_Task description_. Give again, word for word, every line below from the one that has "Slew at the" through the one that has "Final Cycle Share", both included, and no others.
#### Input records ####
## src/rtl/clk_fwd_div.sv

```systemverilog
// Multi-channel forwarded-clock generator: per-channel rise/fall data pairs for an ODDR,
// dividing clk_in by any H with exact 50% duty and period-boundary-only divisor/enable changes.

module clk_fwd_div_ch #(
  parameter int DIV_W   = 8,
  parameter int RST_DIV = 1
) (
  input  logic             clk_in,
  input  logic             reset_n,
  input  logic             en,
  input  logic             ld,
  input  logic [DIV_W-1:0] div_in,
  input  logic             sync,
  output logic             q_rise,
  output logic             q_fall,
  output logic             running,
  output logic             pstb,
  output logic             ld_pend
);

  logic             run_q, run_d;
  logic [DIV_W-1:0] c_q, c_d;
  logic [DIV_W-1:0] cur_h_q, cur_h_d;
  logic [DIV_W-1:0] pend_h_q, pend_h_d;
  logic             lp_q, lp_d;
  logic             qr_q, qr_d, qf_q, qf_d, ps_q, ps_d;

  logic [DIV_W-1:0] slot, h_raw, h;
  logic             bnd, go;

  always_comb begin
    // sync forces the slot about to be driven back to 0, which makes this edge a boundary
    slot  = (run_q && sync) ? '0 : c_q;
    bnd   = (slot == '0);
    h_raw = cur_h_q;
    if (run_q && bnd && lp_q) h_raw = pend_h_q;
    if (!run_q && ld)         h_raw = div_in;
    h     = (h_raw == '0) ? DIV_W'(1) : h_raw;
    go    = run_q ? (!bnd || en || sync) : en;

    run_d    = 1'b0;
    c_d      = '0;
    qr_d     = 1'b0;
    qf_d     = 1'b0;
    ps_d     = 1'b0;
    cur_h_d  = cur_h_q;
    pend_h_d = pend_h_q;
    lp_d     = lp_q;

    if (go) begin
      run_d = 1'b1;
      qr_d  = ({slot, 1'b0} < {1'b0, h});
      qf_d  = ({slot, 1'b1} < {1'b0, h});
      ps_d  = bnd;
      c_d   = (slot == h - 1'b1) ? '0 : slot + 1'b1;
    end

    // Old pending value lands at the boundary; a same-edge load becomes the new pending value.
    // A load on the edge that stops the channel behaves like an idle load.
    if (run_q) begin
      if (bnd) begin
        if (lp_q) cur_h_d = pend_h_q;
        lp_d = 1'b0;
      end
      if (ld) begin
        if (go) begin
          pend_h_d = div_in;
          lp_d     = 1'b1;
        end else begin
          cur_h_d = div_in;
        end
      end
    end else if (ld) begin
      cur_h_d = div_in;
    end
  end

  always_ff @(posedge clk_in or negedge reset_n) begin
    if (!reset_n) begin
      run_q    <= 1'b0;
      c_q      <= '0;
      cur_h_q  <= DIV_W'(RST_DIV);
      pend_h_q <= '0;
      lp_q     <= 1'b0;
      qr_q     <= 1'b0;
      qf_q     <= 1'b0;
      ps_q     <= 1'b0;
    end else begin
      run_q    <= run_d;
      c_q      <= c_d;
      cur_h_q  <= cur_h_d;
      pend_h_q <= pend_h_d;
      lp_q     <= lp_d;
      qr_q     <= qr_d;
      qf_q     <= qf_d;
      ps_q     <= ps_d;
    end
  end

  assign q_rise  = qr_q;
  assign q_fall  = qf_q;
  assign running = run_q;
  assign pstb    = ps_q;
  assign ld_pend = lp_q;

endmodule

module clk_fwd_div #(
  parameter int NUM_CH  = 2,
  parameter int DIV_W   = 8,
  parameter int RST_DIV = 1
) (
  input  logic                    clk_in,
  input  logic                    reset_n,
  input  logic [NUM_CH-1:0]       en,
  input  logic [NUM_CH-1:0]       ld,
  input  logic [NUM_CH*DIV_W-1:0] div_in,
  input  logic                    sync,
  output logic [NUM_CH-1:0]       q_rise,
  output logic [NUM_CH-1:0]       q_fall,
  output logic [NUM_CH-1:0]       running,
  output logic [NUM_CH-1:0]       pstb,
  output logic [NUM_CH-1:0]       ld_pend
);

  for (genvar n = 0; n < NUM_CH; n++) begin : g_ch
    clk_fwd_div_ch #(
      .DIV_W  (DIV_W),
      .RST_DIV(RST_DIV)
    ) u_ch (
      .clk_in (clk_in),
      .reset_n(reset_n),
      .en     (en[n]),
      .ld     (ld[n]),
      .div_in (div_in[n*DIV_W +: DIV_W]),
      .sync   (sync),
      .q_rise (q_rise[n]),
      .q_fall (q_fall[n]),
      .running(running[n]),
      .pstb   (pstb[n]),
      .ld_pend(ld_pend[n])
    );
  end

endmodule

```

## config.mk

```make
export PLATFORM = sky130hd
export DESIGN_NAME = clk_fwd_div
export DESIGN_NICKNAME = d
export VERILOG_FILES = /design/src/rtl/clk_fwd_div.sv
export SDC_FILE = /design/constraint.sdc
export NUM_CORES = 1
export LEC_CHECK = 0
export ABC_CLOCK_PERIOD_IN_PS = 5640
export CORE_UTILIZATION = 50
export CTS_CLUSTER_SIZE = 28
export DETAILED_ROUTE_END_ITERATION = 8
export HOLD_SLACK_MARGIN = 0.06
export PLACE_DENSITY = 0.74
export REMOVE_ABC_BUFFERS = 1
export SKIP_CTS_REPAIR_TIMING = 1
export SLEW_MARGIN = 25
export SYNTH_ARGS = -nofsm -noshare
export SYNTH_HDL_FRONTEND = slang
export SYNTH_SLANG_ARGS = --single-unit
```

## constraint.sdc

```tcl
create_clock -name clk_in -period 5.64 [get_ports clk_in]
set_input_delay 0.846 -clock clk_in [delete_from_list [all_inputs] [get_ports clk_in]]
set_output_delay 0.846 -clock clk_in [all_outputs]
set_load 0.03 [all_outputs]
```

==> Word-level counts from Yosys, hierarchy flattened <==
Cells that the tools add are included.
Widths: inputs -> output; s select.
{ "op_classes": {"eq_ne": 2, "n_lt_le_gt_ge": 4, "add_sub_neg": 4, "n_reduce_logical": 24, "muxes": 40} }
{ "ops": {"columns": ["cell", "n"], "rows": [
  ["$mux 8", 24],
  ["$lt 9x8->1", 4],
  ["$logic_not 8->1", 4],
  ["$add 8x1->8 const B", 2],
  ["$eq 8x8->1", 2],
  ["$mux 1", 16],
  ["$sub 8x1->8 const B", 2],
  ["$logic_and 1x1->1", 8],
  ["$reduce_and 3->1", 2],
  ["$logic_not 1->1", 4],
  ["$logic_or 1x1->1", 4],
  ["$reduce_bool 2->1", 2]
]} }
{ "word_totals": {"regBits": 58, "output_inout_bits": 10, "input_bits": 23, "wordCells": 90} }

==> Longest topological paths before layout <==
{ "depth": {"ltp_word": 13, "depth_mapped": 20, "ltp_nobuf": 17} }

==> Hierarchy <==
A second synthesis with hierarchy kept.
{ "unflattened": {"hier_cells": 486, "area_unflattened_um2": 4389.2} }
{ "by_module_without_submodules": {"columns": ["module", "seq_area_each_um2", "cells_each", "area_each_um2", "n_inst"], "rows": [
  ["clk_fwd_div_ch (g_ch[1].u_ch)", 726.9, 251, 2214.6, 1],
  ["clk_fwd_div_ch (g_ch[0].u_ch)", 726.9, 235, 2174.6, 1]
]} }

==> Worst setup path before layout <==
OpenSTA, ideal clock, no wires.
{ "synth_path": {"path_type": "input to register", "startpoint": "input port sync", "endpoint": "register g_ch[1].u_ch.c_q[3]", "required_time_ps": 5498, "path_stages": 18, "n_path_buf": 3, "path_slack_ps": 1238, "setup_time_ps": 142, "arrival_ps": 4260, "cell_sequence": "buf_6 > nand2_1 > nand2_1 > ha_1 > and3_1 > clkbuf_1 > and3_1 > a311oi_4 > a41oi_2 > ha_1 > nor3b_1 > a211oi_1 > xor2_1 > o2111ai_1 > o21ai_1 > nor4bb_1 > buf_4 > nor4_2"} }
{ "synth_between": {"elab_chain_cells": 13, "elab_cells_between_ends": 18, "cone_classes": "2 x add/sub; 1 x eq/ne; 7 x mux; 8 x reduce/logical"} }
{ "synth_lines": {"columns": ["item", "line", "rtl"], "rows": [
  ["start, declared", "118", "input logic sync,"],
  ["$logic_and 1x1->1", "33", "slot = (run_q && sync) ? '0 : c_q;"],
  ["$mux 8", "33", null],
  ["$logic_not 8->1", "34", "bnd = (slot == '0);"],
  ["$logic_and 1x1->1 (2 in series)", "36", "if (run_q && bnd && lp_q) h_raw = pend_h_q;"],
  ["$mux 8", "36", null],
  ["$mux 8", "37", "if (!run_q && ld) h_raw = div_in;"],
  ["$logic_not 8->1", "38", "h = (h_raw == '0) ? DIV_W'(1) : h_raw;"],
  ["$mux 8", "38", null],
  ["$sub 8x1->8", "55", "c_d = (slot == h - 1'b1) ? '0 : slot + 1'b1;"],
  ["$eq 8x8->1", "55", null],
  ["$mux 8", "55", null],
  ["$mux 8 (*)", "50", "if (go) begin"],
  ["named net g_ch[1].u_ch.c_d[3]", "22", "logic [DIV_W-1:0] c_q, c_d;"],
  ["end signal, assigned", "81", "c_q <= '0;"],
  ["end signal, assigned", "90", "c_q <= c_d;"],
  ["end, declared", "22", null]
]} }
The timed path passes the listed nets; every way through them passes the cells marked *.
A chain may end at the register's enable or synchronous reset.

==> Worst setup path in the final report <==
Ends and elaborated chain as after synthesis.

==> implementation parameters <==
Parameter                              Value

Timing
  Highest achievable clock rate    190 MHz
  Final Hold Vio Count    0
  Slew at the pin closest to its max-slew limit    0.731 ns
  Final-report setup violation count    0
  Worst setup skew after layout    0.0113 ns
  RSZ-0062 raised after global routing    false
  Final critical-path required period    5.27 ns
  Max-Slew Margin vs Limit    0.513
  Setup Total Neg Slack    0 ns
  Max-slew violation total from the final report    0
  Final Cycle Share    0.935

Worst hold path
  Hold Crit Endpoint    g_ch[1].u_ch.cur_h_q[4]
  HP Class    register to register
  Source of the worst hold timing path    g_ch[1].u_ch.pend_h_q[4]
  Count of cells along the worst hold path    2

Outcome
  Status    finished, final reports clean

Cells and area
  Share of final-layout standard cells stronger than drive strength 1    0.180
  Most common cell after layout, fill and taps aside    sky130_fd_sc_hd__nand2_1
  Antenna Cells    0
  Post-layout net count    550
  Number of fill cells    785
  Area growth, synth to finish    12.6%
  Top library cells by usage in the layout, fill and taps aside    sky130_fd_sc_hd__nand2_1, sky130_fd_sc_hd__dfrtp_1, sky130_fd_sc_hd__clkdlybuf4s50_1, sky130_fd_sc_hd__nor2_1, sky130_fd_sc_hd__ha_1

Critical path
  Data arrival at the endpoint of the critical path    5.46 ns
  CP max stage cell    sky130_fd_sc_hd__clkdlybuf4s50_1
  Endpoint class of the critical path    register
  Worst path required time    5.83 ns
  Reg2Reg Capture Point    g_ch[1].u_ch.c_q[3]
  Total buffers and inverters traversed by the critical path    2
  Max Fanout on Critical Path    8
  Setup slack of the worst register-to-register path    around 0.76 ns
  Worst Setup Path Type    input port to register
  Longest individual stage delay on the worst path    0.58 ns
  Ordered list of cells on the worst path    clkdlybuf4s50_1 > nand2_1 > nand2_1 > ha_1 > nand3_1 > or3_1 > o221ai_1 > o311a_1 > a41oi_2 > ha_1 > nor4b_1 > a211oi_1 > xor2_1 > o2111ai_1 > o21ai_1 > nor4bb_2 > buf_4 > nor4_2
  Depth of the worst register-to-register path    17
  Launching point of the worst reg2reg path    g_ch[1].u_ch.running
  Cell family with the largest share of critical-path delay    simple AND/OR/NAND/NOR gates
  Startpoint class of the critical path    input port

Synthesis
  Count of cell types in the netlist    82
  Syn Inst Count    479
  Predominant post-synthesis flop cell    sky130_fd_sc_hd__dfrtp_1
  Post-synthesis sequential element count    58
  Fraction of the yosys area taken by sequential cells    0.326
  Cell area after synthesis    4460 sq um
  Avg Inst Size Synth    9.30 sq um
  Share of flip-flops with an asynchronous set or reset after synthesis    1.00
  Synth Warn #    0
  Number of enable-type register cells in the synthesized netlist    0

Global routing
  Sum of overflow across all layers after global routing    0
  Largest net degree at the start of global routing    59
  Overall global routing resource usage    0.253
  First-pass GRT wire length    approximately 18,000 um
  Number of antenna violations at the first check in global routing    0
  Number of global-route vias before repair    approximately 3,800

Route
  Vias per std cell    6.06
  Via total after detailed routing    3,745
  Post-detailed-route wirelength per cell    17.9 um
  DR iter-0 viols    approximately 180
  Pre-Repair DR Iteration Count    5
  Sum of routed wire length over all layers    11,000 um
  Post-route DRC    0
  Post-route ant nets    0

Pwr
  Power, Total    3070 uW
  Total power divided by cell area    611 nW/um^2
  Worst voltage drop across the vdd grid    0.316 mV
  Leak Pwr    between 0.002 and 0.0025 uW

Clock tree
  H-tree Lvls    3
  Number of CTS-inserted buffers    9
  Cell at the root of the clock tree    sky130_fd_sc_hd__clkbuf_8
  Clk slew on worst S/H paths    ~0.070 ns
  Total number of clock tree sinks    58
  Deepest clock path buffer count    2
  Clock insertion delay at the later pin of the skew report    0.34 ns
  Clock tree from TritonCTS    yes

Floorplanning
  Top-level I/O count    33
  Initial standard-cell utilization of the core    0.514
  Area of the core region    8680 sq um
  Die Outline Area    9290 sq um
  Site row count    34
  Die boundary width    96.4 um
  Height of the die    96.4 um

Placement
  PortBufs    32
  RePlAce Congestion    0.968
  Placed wire-length estimate after detailed placement    8050 um

Job
  Number of maximum-capacitance violations    0
[flip-flops by register name, summed over array words and instances, names as in the netlist]
name                count
g_ch.u_ch.pstb          2
g_ch.u_ch.cur_h_q      16
g_ch.u_ch.q_rise        2
g_ch.u_ch.ld_pend       2
g_ch.u_ch.running       2
g_ch.u_ch.q_fall        2
g_ch.u_ch.c_q          16
g_ch.u_ch.pend_h_q     16
[kinds of logic after synthesis]
kind of cell,Yosys count,synth area share
adder cells (fa/ha/maj),22,0.0618
flip-flops,58,0.326
AO/OA/AOI/OAI,107,0.190
multiplexers,28,0.0679
buffers and inverters,44,0.0561
AND/OR/NAND/NOR,195,0.248
XOR/XNOR,25,0.0508
[worst max path at each step]
| stage | startpoint | to | slack [ns] | cells after the start |
|---|---|---|---|---|
| 2_1_floorplan | sync | g_ch[1].u_ch.c_q[3] | 0.57 | 15 |
| 3_3_place_gp | sync | g_ch[1].u_ch.c_q[3] | 0.21 | 17 |
| 3_5_place_dp | sync | g_ch[1].u_ch.c_q[3] | 0.07 | 18 |
| 4_1_cts | sync | g_ch[1].u_ch.c_q[3] | 0.44 | 18 |
| 5_1_grt | sync | g_ch[1].u_ch.c_q[3] | 0.15 | 18 |
| 6_report | sync | g_ch[1].u_ch.c_q[3] | 0.37 | 18 |
[per-layer routing]
metal	global-route usage	wire (um)	vias up
li1	-	-	1788
met1	0.299	4700	1814
met2	0.449	5570	117
met3	0.0524	556	26
met4	0.0968	221	0
met5	0	0	-
[layout make-up]
| class | instances | area [sq um] | area share |
|---|---|---|---|
| timing repair buffer | 43 | 398 | 0.0793 |
| tap | 108 | 135 | 0.0269 |
| multi-input combinational | 377 | 2760 | 0.550 |
| inverter | 16 | 60.1 | 0.0120 |
| sequential | 58 | 1450 | 0.290 |
| clock buffer | 13 | 149 | 0.0297 |
| clock inverter | 3 | 65.1 | 0.0130 |
[cell usage after synthesis (8+ instances only)]
cell                        n  area share
sky130_fd_sc_hd__and2_1    12       0.017
sky130_fd_sc_hd__a221o_1    8       0.018
sky130_fd_sc_hd__clkbuf_1   9      0.0076
sky130_fd_sc_hd__dfrtp_1   56        0.31
sky130_fd_sc_hd__buf_4     11       0.019
sky130_fd_sc_hd__a21oi_1   20       0.022
sky130_fd_sc_hd__nor3_1    10       0.011
sky130_fd_sc_hd__inv_1     15       0.013
sky130_fd_sc_hd__o21ai_0   17       0.019
sky130_fd_sc_hd__nor2_1    27       0.023
sky130_fd_sc_hd__xnor2_1   14       0.028
sky130_fd_sc_hd__ha_1      22       0.062
sky130_fd_sc_hd__mux2_2    18       0.045
sky130_fd_sc_hd__nand3_1   15       0.017
sky130_fd_sc_hd__xor2_1    10       0.020
sky130_fd_sc_hd__and3_1    14       0.020
sky130_fd_sc_hd__nand2_1   67       0.056
sky130_fd_sc_hd__mux2i_1   10       0.022
[where the power goes]
part           leakage [uW]  switching, uW  internal (uW)  total [uW]
Sequential         0.000699            155            585         740
Combinational       0.00143           1080            821        1900
Clock              0.000108            166            261         426
Total               0.00224           1400           1670        3070
[worst register-to-register path: stages (launching register included)]
cell and delay, ns:
sky130_fd_sc_hd__dfrtp_1 0.65, sky130_fd_sc_hd__nand2_1 0.21, sky130_fd_sc_hd__nand2_1 0.19, sky130_fd_sc_hd__ha_1 0.31, sky130_fd_sc_hd__nand3_1 0.27, sky130_fd_sc_hd__or3_1 0.38, sky130_fd_sc_hd__o221ai_1 0.19, sky130_fd_sc_hd__o311a_1 0.30
sky130_fd_sc_hd__a41oi_2 0.19, sky130_fd_sc_hd__ha_1 0.32, sky130_fd_sc_hd__nor4b_1 0.16, sky130_fd_sc_hd__a211oi_1 0.47, sky130_fd_sc_hd__xor2_1 0.12, sky130_fd_sc_hd__o2111ai_1 0.23, sky130_fd_sc_hd__o21ai_1 0.11, sky130_fd_sc_hd__nor4bb_2 0.31
sky130_fd_sc_hd__buf_4 0.24, sky130_fd_sc_hd__nor4_2 0.07
[through the flow]
stage	hold WS (ns)	utilization	cells	worst slack [ns]	cell area, sq um
6_report	0.508	0.578	618	0.365	5020
2_1_floorplan	0.447	-	451	0.566	4270
5_1_grt	0.535	0.578	618	0.147	5020
3_5_place_dp	0.496	0.554	602	0.0732	4810
4_1_cts	0.514	0.578	618	0.437	5020
3_3_place_gp	0.476	0.554	602	0.214	4810
Power figures use the tool's default switching activity.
####
_Response for this exercise_.
  Slew at the pin closest to its max-slew limit    0.731 ns
  Final-report setup violation count    0
  Worst setup skew after layout    0.0113 ns
  RSZ-0062 raised after global routing    false
  Final critical-path required period    5.27 ns
  Max-Slew Margin vs Limit    0.513
  Setup Total Neg Slack    0 ns
  Max-slew violation total from the final report    0
  Final Cycle Share    0.935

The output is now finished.